Saved entries

--- src/rtl/decoder_rr_arbiter_if.sv ---
// Request/grant bus between the requesters and the round-robin arbiter.
// The master side drives requests and release; the slave side is the arbiter.
interface decoder_rr_arbiter_if #(
  parameter int N = 3
);
  logic [(1<<N)-1:0] req;
  logic              done;
  logic [(1<<N)-1:0] grant;
  logic [N-1:0]      grant_idx;
  logic              grant_valid;
  logic              timeout;

  modport master (
    output req, done,
    input  grant, grant_idx, grant_valid, timeout
  );

  modport slave (
    input  req, done,
    output grant, grant_idx, grant_valid, timeout
  );
endinterface
`config.mk`:
```
export PLATFORM = sky130hd
export DESIGN_NAME = prog_lut_mux
export DESIGN_NICKNAME = d
export VERILOG_FILES = /design/src/rtl/prog_lut_pkg.sv /design/src/rtl/lut_mux_tree.sv /design/src/rtl/prog_lut_mux.sv
export SDC_FILE = /design/constraint.sdc
export NUM_CORES = 1
export LEC_CHECK = 0
export ABC_AREA = 1
export CORE_MARGIN = 4
export CORE_UTILIZATION = 62
export DETAILED_ROUTE_END_ITERATION = 10
export DONT_BUFFER_PORTS = 1
export PLACE_DENSITY = 0.78
export SETUP_SLACK_MARGIN = 0.4
export SYNTH_ARGS = -nofsm -noshare
export SYNTH_HDL_FRONTEND = slang
export SYNTH_HIERARCHICAL = 1
export SYNTH_SLANG_ARGS = --single-unit
```
`constraint.sdc`:
```
create_clock -name clk -period 2.3 [get_ports clk]
set_input_delay 0.115 -clock clk [delete_from_list [all_inputs] [get_ports clk]]
set_output_delay 0.115 -clock clk [all_outputs]
set_load 0.01 [all_outputs]
```
===== config.mk =====
export PLATFORM = sky130hd
export DESIGN_NAME = ht_bcd_sched
export DESIGN_NICKNAME = d
export VERILOG_FILES = /design/src/rtl/ht_bcd_sched.sv
export SDC_FILE = /design/constraint.sdc
export NUM_CORES = 1
export LEC_CHECK = 0
export CORE_MARGIN = 4
export CORE_UTILIZATION = 50
export CTS_BUF_LIST = sky130_fd_sc_hd__clkbuf_2
export CTS_CLUSTER_SIZE = 40
export DETAILED_ROUTE_END_ITERATION = 8
export PLACE_DENSITY = 0.73
export SETUP_SLACK_MARGIN = 0.1
export SLEW_MARGIN = 15
export SYNTH_ARGS = -nofsm -noshare
export SYNTH_HDL_FRONTEND = slang
export SYNTH_SLANG_ARGS = --single-unit

===== constraint.sdc =====
create_clock -name clk -period 15.7 [get_ports clk]
set_input_delay 2.355 -clock clk [delete_from_list [all_inputs] [get_ports clk]]
set_output_delay 2.355 -clock clk [all_outputs]
set_load 0.005 [all_outputs]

Problem requirements. Exactly the lines from the one containing "set_input_delay 2.355 -clock" through the final line of the records above are needed, copied word for word.

Result for this task.
set_input_delay 2.355 -clock clk [delete_from_list [all_inputs] [get_ports clk]]
set_output_delay 2.355 -clock clk [all_outputs]
set_load 0.005 [all_outputs]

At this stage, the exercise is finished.